Cement ship sees further delays to unloading in Mexico

Cement ship sees further delays to unloading in Mexico
15 October 2004


A silo ship stuck at Mexican ports with more than 26,000 metric tons of Russian cement aboard will be further delayed from importing it following court action by the country’s cement industry chamber, officials of the importing company said Thursday.

The Mary Nour has been anchored at Gulf coast ports for three months, kept from unloading the cement through efforts of the chamber and the country’s biggest cement producer, Monterrey-based Cemex SA (CX).

The cement was brought from Russia by upstart cement company Comercio para el Desarrollo Mexicano, or CDM, a joint-venture of Amman, Jordan-based CTI Group, Spain-based Tradeland Commodities, and local businessmen.

CDM’s idea is to break into the lucrative Mexican cement market using the silo ship as a temporary terminal to import up to 500,000t a year. After that, it plans to build a mill, and ultimately an integrated cement plant.

Initially Cemex, the world’s third biggest cement maker which has more than 50% of the 30 million-ton-a-year Mexican market, obtained an injunction against the Mary Nour docking on grounds that it would be a shipping hazard when replenished from ships docked in parallel.
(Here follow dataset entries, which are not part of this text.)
## config.mk

```make
export PLATFORM = sky130hd
export DESIGN_NAME = fpa_back
export DESIGN_NICKNAME = d
export VERILOG_FILES = /design/src/hdl/fpa_pkg.sv /design/src/hdl/fpa_back.sv
export SDC_FILE = /design/constraint.sdc
export NUM_CORES = 1
export LEC_CHECK = 0
export ABC_AREA = 1
export BUFFER_PORTS_ARGS = -buffer_cell sky130_fd_sc_hd__buf_4
export CAP_MARGIN = 20
export CORE_ASPECT_RATIO = 1.2
export CORE_MARGIN = 2
export CORE_UTILIZATION = 45
export CTS_CLUSTER_DIAMETER = 100
export DETAILED_ROUTE_END_ITERATION = 8
export PLACE_DENSITY_LB_ADDON = 0.12
export SYNTH_ARGS = -nofsm -noshare
export SYNTH_HDL_FRONTEND = slang
export SYNTH_SLANG_ARGS = --single-unit
```

## constraint.sdc

```tcl
create_clock -name clk_i -period 1.65 [get_ports clk_i]
set_input_delay 0.0825 -clock clk_i [delete_from_list [all_inputs] [get_ports clk_i]]
set_output_delay 0.0825 -clock clk_i [all_outputs]
set_load 0.005 [all_outputs]
```

## src/hdl/fpa_pkg.sv

```systemverilog
// Shared types, constants and saturation helpers for the Q24.8 fixed-point ALU.
`timescale 1ns / 1ps
package fpa_pkg;

  localparam int WORD_W = 32;
  localparam int FRAC_W = 8;
  localparam int DIV_W  = WORD_W + FRAC_W;
  localparam int PROD_W = 2 * WORD_W;
  localparam int MAG_W  = PROD_W - FRAC_W;
  localparam int ACT_W  = 4;

  localparam logic [WORD_W-1:0] WORD_MAX = {1'b0, {(WORD_W-1){1'b1}}};
  localparam logic [WORD_W-1:0] WORD_MIN = {1'b1, {(WORD_W-1){1'b0}}};

  typedef enum logic [ACT_W-1:0] {
    ACT_ADD     = 4'd0,
    ACT_SUB     = 4'd1,
    ACT_MUL     = 4'd2,
    ACT_DIV     = 4'd3,
    ACT_GT      = 4'd4,
    ACT_LT      = 4'd5,
    ACT_GE      = 4'd6,
    ACT_LE      = 4'd7,
    ACT_EQ      = 4'd8,
    ACT_NE      = 4'd9,
    ACT_INC     = 4'd10,
    ACT_DEC     = 4'd11,
    ACT_MIN     = 4'd12,
    ACT_MAX     = 4'd13,
    ACT_TOINT   = 4'd14,
    ACT_FROMINT = 4'd15
  } action_e;

  // One pipeline slot. divd holds the dividend bits still to be consumed in
  // its upper part and the quotient bits produced so far in its lower part.
  typedef struct packed {
    logic              valid;
    action_e           act;
    logic              neg;
    logic [WORD_W-1:0] res;
    logic              ovf;
    logic              dz;
    logic [PROD_W-1:0] prod;
    logic [DIV_W-1:0]  divd;
    logic [WORD_W-1:0] rem;
    logic [WORD_W-1:0] dsr;
  } cell_t;

  // Clamp a sign-extended sum one bit wider than the word.
  function automatic logic [WORD_W:0] sat_ext(input logic [WORD_W:0] v);
    logic ovf;
    ovf = v[WORD_W] ^ v[WORD_W-1];
    if (ovf) begin
      return {1'b1, (v[WORD_W] ? WORD_MIN : WORD_MAX)};
    end
    return {1'b0, v[WORD_W-1:0]};
  endfunction

  // Apply a sign to a magnitude and clamp; returns {overflow, word}.
  function automatic logic [WORD_W:0] sat_mag(input logic [MAG_W-1:0] mag,
                                               input logic neg);
    logic [MAG_W-1:0] lim_neg;
    logic [MAG_W-1:0] lim_pos;
    lim_neg = MAG_W'(WORD_MIN);
    lim_pos = MAG_W'(WORD_MAX);
    if (neg) begin
      if (mag > lim_neg) begin
        return {1'b1, WORD_MIN};
      end
      return {1'b0, WORD_W'(-mag[WORD_W-1:0])};
    end
    if (mag > lim_pos) begin
      return {1'b1, WORD_MAX};
    end
    return {1'b0, mag[WORD_W-1:0]};
  endfunction

endpackage

```

## src/hdl/fpa_back.sv

```systemverilog
// Exit stage: rounds and saturates multiply and divide, selects and registers the result.
`timescale 1ns / 1ps
module fpa_back
  import fpa_pkg::*;
(
  input  logic              clk_i,
  input  logic              rst_ni,
  input  logic              en_i,
  input  cell_t             cell_i,
  output logic              valid_o,
  output logic [WORD_W-1:0] result_o,
  output logic              overflow_o,
  output logic              divide_error_o
);

  logic              valid_q;
  logic [WORD_W-1:0] result_q, result_d;
  logic              ovf_q, ovf_d, dz_q;
  logic [MAG_W-1:0]  mul_mag, div_mag;
  logic              rnd_up;

  always_comb begin
    // Round half away from zero on the magnitudes.
    mul_mag = MAG_W'((cell_i.prod + PROD_W'(1 << (FRAC_W - 1))) >> FRAC_W);
    rnd_up  = {cell_i.rem, 1'b0} >= {1'b0, cell_i.dsr};
    div_mag = MAG_W'(cell_i.divd) + MAG_W'(rnd_up);
    result_d = cell_i.res;
    ovf_d    = cell_i.ovf;
    case (cell_i.act)
      ACT_MUL: {ovf_d, result_d} = sat_mag(mul_mag, cell_i.neg);
      ACT_DIV: begin
        if (cell_i.dz) begin
          {ovf_d, result_d} = '0;
        end else begin
          {ovf_d, result_d} = sat_mag(div_mag, cell_i.neg);
        end
      end
      default: ;
    endcase
  end

  always_ff @(posedge clk_i or negedge rst_ni) begin
    if (!rst_ni) begin
      valid_q  <= 1'b0;
      result_q <= '0;
      ovf_q    <= 1'b0;
      dz_q     <= 1'b0;
    end else if (en_i) begin
      valid_q  <= cell_i.valid;
      result_q <= result_d;
      ovf_q    <= ovf_d;
      dz_q     <= cell_i.dz && (cell_i.act == ACT_DIV);
    end
  end

  assign valid_o        = valid_q;
  assign result_o       = result_q;
  assign overflow_o     = ovf_q;
  assign divide_error_o = dz_q;

endmodule

```

==> results.md, run 1 <==
Floorplanning:
- The number of placement rows is 57.
- The die boundary height is 162.4 µm.
- Once the floorplan was initialized, standard cells occupied 46.10% of the core.
- 246 I/O pins were placed.
- The die extent in x is 136.0 µm.
- The die covers 22080 µm².
- The floorplan core area is 20400 µm².

STA:
- In this run the tightest slew margin relative to its limit is 69.31%.
- Subtracting the final worst setup slack from the clock period gives 3646 ps.
- The worst-case setup margin in the final layout is -1996 ps.
- Across the routed clock network, the largest skew measured is 0 ps.
- The fmax is 0.2742 GHz.
- The number of hold violations in the final report is 0.
- The count of pins over their slew limit was 0.
- Setup violations remaining at the end of the flow were counted as 33.
- Setup repair after global routing could not meet its margin everywhere.
- Hold timing on the final database bottoms out at a slack of 40.01 ps.
- At the pin with the least slew margin, the transition time is 460.3 ps.
- In the finished design, the share of the clock period the worst path needs comes to 221.0%.

Route:
- The DRC violation total after the first TritonRoute iteration is 1073.
- The length of the first detailed-routing pass in iterations is 5.
- The number of nets still failing antenna checks after routing is 0.
- The mean number of vias per cell is 5.380.
- The post-route DRC violation count is 0.
- The routed via count is 14982.
- The post-detailed-route wirelength per cell is 15.66 µm.
- The routed design has 43630 µm of wire.

Global routing:
- The global-route wire length before repair is 67120 µm.
- For this run, the total global-route usage over all layers was measured as 37.58%.
- For this run, global-route usage on met1 was measured as 39.28%.
- The global routing stage identified its most utilized layer as met2.
- In the global route stage, met3 resource usage came out at 3.859%.
- The via count of the first global-routing pass is 14761.
- Global routing finished with a remaining overflow of 0.
- For met2 alone, demand over resource in global routing was 71.56%.
- The initial antenna violation count came to 0.
- Entering global routing, the biggest net connects 39 pins.

Clock network:
- The clock tree synthesis step divided the H-tree into 2 levels.
- The number of sinks on the clock net is 35.
- The buffer depth of the longest clock path is 2.
- Clock tree synthesis selected as its root buffer the cell sky130_fd_sc_hd__clkbuf_16.
- The clock tree from TritonCTS is yes.
- TritonCTS created 5 clock buffers.
- The clock insertion delay at the later pin of the skew report is 280 ps.
- The post-CTS clock slew at the launch and capture registers of the worst setup and hold paths is 60 ps.

Logic synthesis:
- The sequential area share after synthesis is 9.313%.
- The net count after synthesis is 2127.
- The number of register bits inferred by synthesis is 35.
- The share of synthesized registers carrying an async set or reset is 100.0%.
- The total number of yosys warnings is 0.
- Synthesis produced a netlist whose cell count is 1878.
- The number of enable flip-flop cells after synthesis is 0.
- The number of distinct library cells after synthesis is 42.
- The synthesized area divided by synthesized cell count is 5.007 µm².
- Summing every instance area after synthesis gives 9404 µm².
- The leading register cell type out of synthesis is sky130_fd_sc_hd__dfrtp_1.

Worst setup path:
- The dominant cell type by count on the critical path is sky130_fd_sc_hd__nand2_4.
- The delay of the slowest cell on the worst path is 260 ps.
- Grouping stages by cell kind, the critical path spends the most delay in simple AND/OR/NAND/NOR gates.
- The reg-to-reg startpoint is result_o[7].
- Counting cells, the worst reg-to-reg path comes to 3.
- For the worst setup path, the data arrival time is 3820 ps.
- The critical path start-end classification is in -> reg.
- The worst setup path is captured at a flop.
- The endpoint identified for the worst register-to-register timing path is result_o[7].
- In this run the worst path has a maximum fanout of 10.
- The element type at the critical path start is an input pin.
- The register-to-register setup slack is 780 ps.
- For the worst setup path, the data required time is 1820 ps.
- The critical-path cell with the highest stage delay is sky130_fd_sc_hd__ha_4.
- Together, buffers and inverters on the worst path number 6.

Pwr:
- For this design the ratio of total power to cell area is 317.0 nW/µm².
- IR analysis of the VDD net gives a maximum drop of 0.0004721 V.
- The cell leakage power is 0.007998 µW.

Place:
- The count of input and output buffers is 238.
- The area after detailed placement is 14640 µm².
- The total half-perimeter wirelength after legalization and detailed placement is 35550 µm.
- The global placement routability congestion is 1.014.

Status:
- The final reports fail on setup timing.
- The run finished, with violations left.

Cells and area:
- The area growth from synthesis to layout is 65.42%.
- The post-route netlist has 35.99% of its cells at a drive strength greater than 1.
- The number of antenna diodes in the final layout is 0.
- At the end of the flow, the number of nets in the layout was 2768.
- Once layout is complete, the utilization of the core stands at 76.27%.
- The layout has 1752 filler cells.
- With fillers left out, the area of the finished cells amounts to 15560 µm².

Flow run:
- The number of max-cap violations is 0.

Hold path:
- The worst hold path belongs to the class in -> reg.
- The endpoint with the worst hold slack is valid_o.
- The critical hold path startpoint is cell_i[207].
- The number of stages on the worst hold path is 3.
After a judge ruled that Cemex hadn’t provided evidence to support that claim, the cement load was embargoed by authorities, who had refused the company an import permit following a recommendation by the cement chamber.

CDM then acquired a third company that already had a permit for importing cement.
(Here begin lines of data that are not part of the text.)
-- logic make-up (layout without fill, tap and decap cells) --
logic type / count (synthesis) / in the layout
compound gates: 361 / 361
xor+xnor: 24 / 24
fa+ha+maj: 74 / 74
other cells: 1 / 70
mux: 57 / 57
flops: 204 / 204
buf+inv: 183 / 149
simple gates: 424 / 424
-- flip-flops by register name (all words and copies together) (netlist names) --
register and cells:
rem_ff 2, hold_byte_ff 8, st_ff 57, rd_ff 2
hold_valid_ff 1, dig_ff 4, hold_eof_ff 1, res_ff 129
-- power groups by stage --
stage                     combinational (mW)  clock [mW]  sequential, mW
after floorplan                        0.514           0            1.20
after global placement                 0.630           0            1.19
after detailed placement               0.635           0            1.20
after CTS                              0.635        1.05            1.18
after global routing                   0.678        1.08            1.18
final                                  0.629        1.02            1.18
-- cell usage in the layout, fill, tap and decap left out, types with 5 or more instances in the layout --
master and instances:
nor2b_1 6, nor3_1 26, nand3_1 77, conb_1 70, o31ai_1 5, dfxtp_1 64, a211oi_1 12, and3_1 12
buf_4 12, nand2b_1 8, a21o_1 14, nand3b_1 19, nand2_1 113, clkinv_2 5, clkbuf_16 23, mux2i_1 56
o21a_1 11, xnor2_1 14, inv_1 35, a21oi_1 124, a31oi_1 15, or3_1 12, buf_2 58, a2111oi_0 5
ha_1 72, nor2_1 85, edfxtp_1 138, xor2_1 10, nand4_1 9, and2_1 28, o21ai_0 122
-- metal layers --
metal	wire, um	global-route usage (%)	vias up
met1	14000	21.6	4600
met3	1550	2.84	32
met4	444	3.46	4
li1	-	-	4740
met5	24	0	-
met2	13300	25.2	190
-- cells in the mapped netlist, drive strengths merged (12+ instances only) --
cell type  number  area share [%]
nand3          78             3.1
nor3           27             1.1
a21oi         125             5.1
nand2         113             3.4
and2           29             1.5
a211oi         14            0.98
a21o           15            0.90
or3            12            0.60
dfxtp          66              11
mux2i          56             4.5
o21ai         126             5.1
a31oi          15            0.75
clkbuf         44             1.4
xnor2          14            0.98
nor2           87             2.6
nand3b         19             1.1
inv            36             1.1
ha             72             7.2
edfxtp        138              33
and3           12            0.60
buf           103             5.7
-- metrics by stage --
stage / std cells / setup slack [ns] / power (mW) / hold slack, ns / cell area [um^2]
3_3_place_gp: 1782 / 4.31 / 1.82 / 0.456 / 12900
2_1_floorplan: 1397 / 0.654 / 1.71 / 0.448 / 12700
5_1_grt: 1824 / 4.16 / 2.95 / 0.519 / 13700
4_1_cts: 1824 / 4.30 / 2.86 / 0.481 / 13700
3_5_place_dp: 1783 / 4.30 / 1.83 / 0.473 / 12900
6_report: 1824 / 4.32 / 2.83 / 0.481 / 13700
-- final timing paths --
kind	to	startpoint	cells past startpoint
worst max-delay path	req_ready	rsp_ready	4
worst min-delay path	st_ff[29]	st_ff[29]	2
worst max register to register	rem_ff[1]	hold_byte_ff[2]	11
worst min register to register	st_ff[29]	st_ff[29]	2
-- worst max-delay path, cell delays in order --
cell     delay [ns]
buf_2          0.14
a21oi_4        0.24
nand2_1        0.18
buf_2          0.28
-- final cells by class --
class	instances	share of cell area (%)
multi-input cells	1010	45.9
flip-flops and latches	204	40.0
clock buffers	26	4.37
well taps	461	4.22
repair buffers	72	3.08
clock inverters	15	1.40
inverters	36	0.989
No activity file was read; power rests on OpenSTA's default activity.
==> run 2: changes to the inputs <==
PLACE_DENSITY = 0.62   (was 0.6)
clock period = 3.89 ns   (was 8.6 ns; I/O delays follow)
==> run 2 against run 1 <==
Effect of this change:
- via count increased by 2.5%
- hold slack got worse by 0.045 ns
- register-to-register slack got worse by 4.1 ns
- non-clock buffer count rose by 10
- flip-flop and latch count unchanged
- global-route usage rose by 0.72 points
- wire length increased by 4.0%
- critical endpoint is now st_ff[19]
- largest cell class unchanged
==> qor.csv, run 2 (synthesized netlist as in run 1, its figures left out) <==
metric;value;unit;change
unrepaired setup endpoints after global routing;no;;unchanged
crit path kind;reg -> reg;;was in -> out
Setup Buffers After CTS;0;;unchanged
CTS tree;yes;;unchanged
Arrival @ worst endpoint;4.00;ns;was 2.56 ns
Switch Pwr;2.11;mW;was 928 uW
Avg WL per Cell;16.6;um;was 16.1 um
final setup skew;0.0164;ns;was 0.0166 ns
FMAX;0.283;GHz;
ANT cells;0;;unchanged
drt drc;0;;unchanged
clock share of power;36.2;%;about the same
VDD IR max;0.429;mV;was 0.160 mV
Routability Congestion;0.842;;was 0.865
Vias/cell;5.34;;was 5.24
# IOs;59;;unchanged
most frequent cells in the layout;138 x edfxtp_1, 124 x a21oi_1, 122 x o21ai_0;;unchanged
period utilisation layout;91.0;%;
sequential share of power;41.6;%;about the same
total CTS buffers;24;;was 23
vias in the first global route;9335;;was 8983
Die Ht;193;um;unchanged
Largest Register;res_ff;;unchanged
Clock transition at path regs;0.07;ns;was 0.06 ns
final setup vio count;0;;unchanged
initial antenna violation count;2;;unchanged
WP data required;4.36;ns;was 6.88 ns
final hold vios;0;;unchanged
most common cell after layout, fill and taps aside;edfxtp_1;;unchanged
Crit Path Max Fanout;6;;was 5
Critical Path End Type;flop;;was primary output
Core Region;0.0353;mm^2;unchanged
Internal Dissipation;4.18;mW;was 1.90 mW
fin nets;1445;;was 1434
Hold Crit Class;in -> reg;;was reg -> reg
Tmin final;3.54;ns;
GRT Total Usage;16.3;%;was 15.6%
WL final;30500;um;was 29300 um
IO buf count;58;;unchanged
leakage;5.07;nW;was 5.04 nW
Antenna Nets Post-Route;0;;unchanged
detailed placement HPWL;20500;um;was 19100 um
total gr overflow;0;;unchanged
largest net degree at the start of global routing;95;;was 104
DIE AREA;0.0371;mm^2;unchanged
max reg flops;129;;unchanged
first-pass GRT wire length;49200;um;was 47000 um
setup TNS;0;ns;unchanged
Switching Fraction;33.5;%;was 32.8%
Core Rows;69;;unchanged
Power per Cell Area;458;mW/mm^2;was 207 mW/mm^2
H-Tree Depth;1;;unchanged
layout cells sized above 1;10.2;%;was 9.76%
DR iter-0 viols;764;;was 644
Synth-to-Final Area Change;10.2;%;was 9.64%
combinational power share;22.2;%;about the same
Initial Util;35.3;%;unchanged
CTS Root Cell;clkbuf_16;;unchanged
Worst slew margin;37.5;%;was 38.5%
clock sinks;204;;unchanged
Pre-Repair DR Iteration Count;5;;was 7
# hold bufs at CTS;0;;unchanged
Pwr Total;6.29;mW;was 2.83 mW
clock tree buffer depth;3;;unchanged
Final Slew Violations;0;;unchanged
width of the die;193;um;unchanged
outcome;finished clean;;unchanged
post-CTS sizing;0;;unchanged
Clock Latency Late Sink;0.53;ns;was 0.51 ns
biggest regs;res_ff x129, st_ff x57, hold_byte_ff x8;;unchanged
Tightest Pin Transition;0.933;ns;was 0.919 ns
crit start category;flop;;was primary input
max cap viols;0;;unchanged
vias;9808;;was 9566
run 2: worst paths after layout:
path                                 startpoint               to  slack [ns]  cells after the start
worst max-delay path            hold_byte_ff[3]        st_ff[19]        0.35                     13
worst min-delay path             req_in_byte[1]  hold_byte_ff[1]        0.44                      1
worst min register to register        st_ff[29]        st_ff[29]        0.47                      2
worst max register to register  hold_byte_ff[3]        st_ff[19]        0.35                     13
A court hearing in Tampico, which was to have resolved the matter Thursday, was suspended after the cement chamber filed in a separate court to be admitted as an interested third party in the case.

CDM chief executive Ricardo Camacho said in a phone interview that the case is between port authorities and customs, with CDM the affected third party.

He said involvement by the chamber, which is headed by the chief executive of Cemex’s Mexico unit, is "another delaying ploy" that could set the case back another month or more.

CDM estimates that the opportunity cost of having the Panamanian-flagged Mary Nour idle at the nearby port of Altamira is $26,500 a day.

Camacho said CDM chose Tampico for the docking site, which is close to the Cemex terminal at the port, because port conditions favored it and because of its proximity to the industrial northeast of Mexico, a market the company is targeting.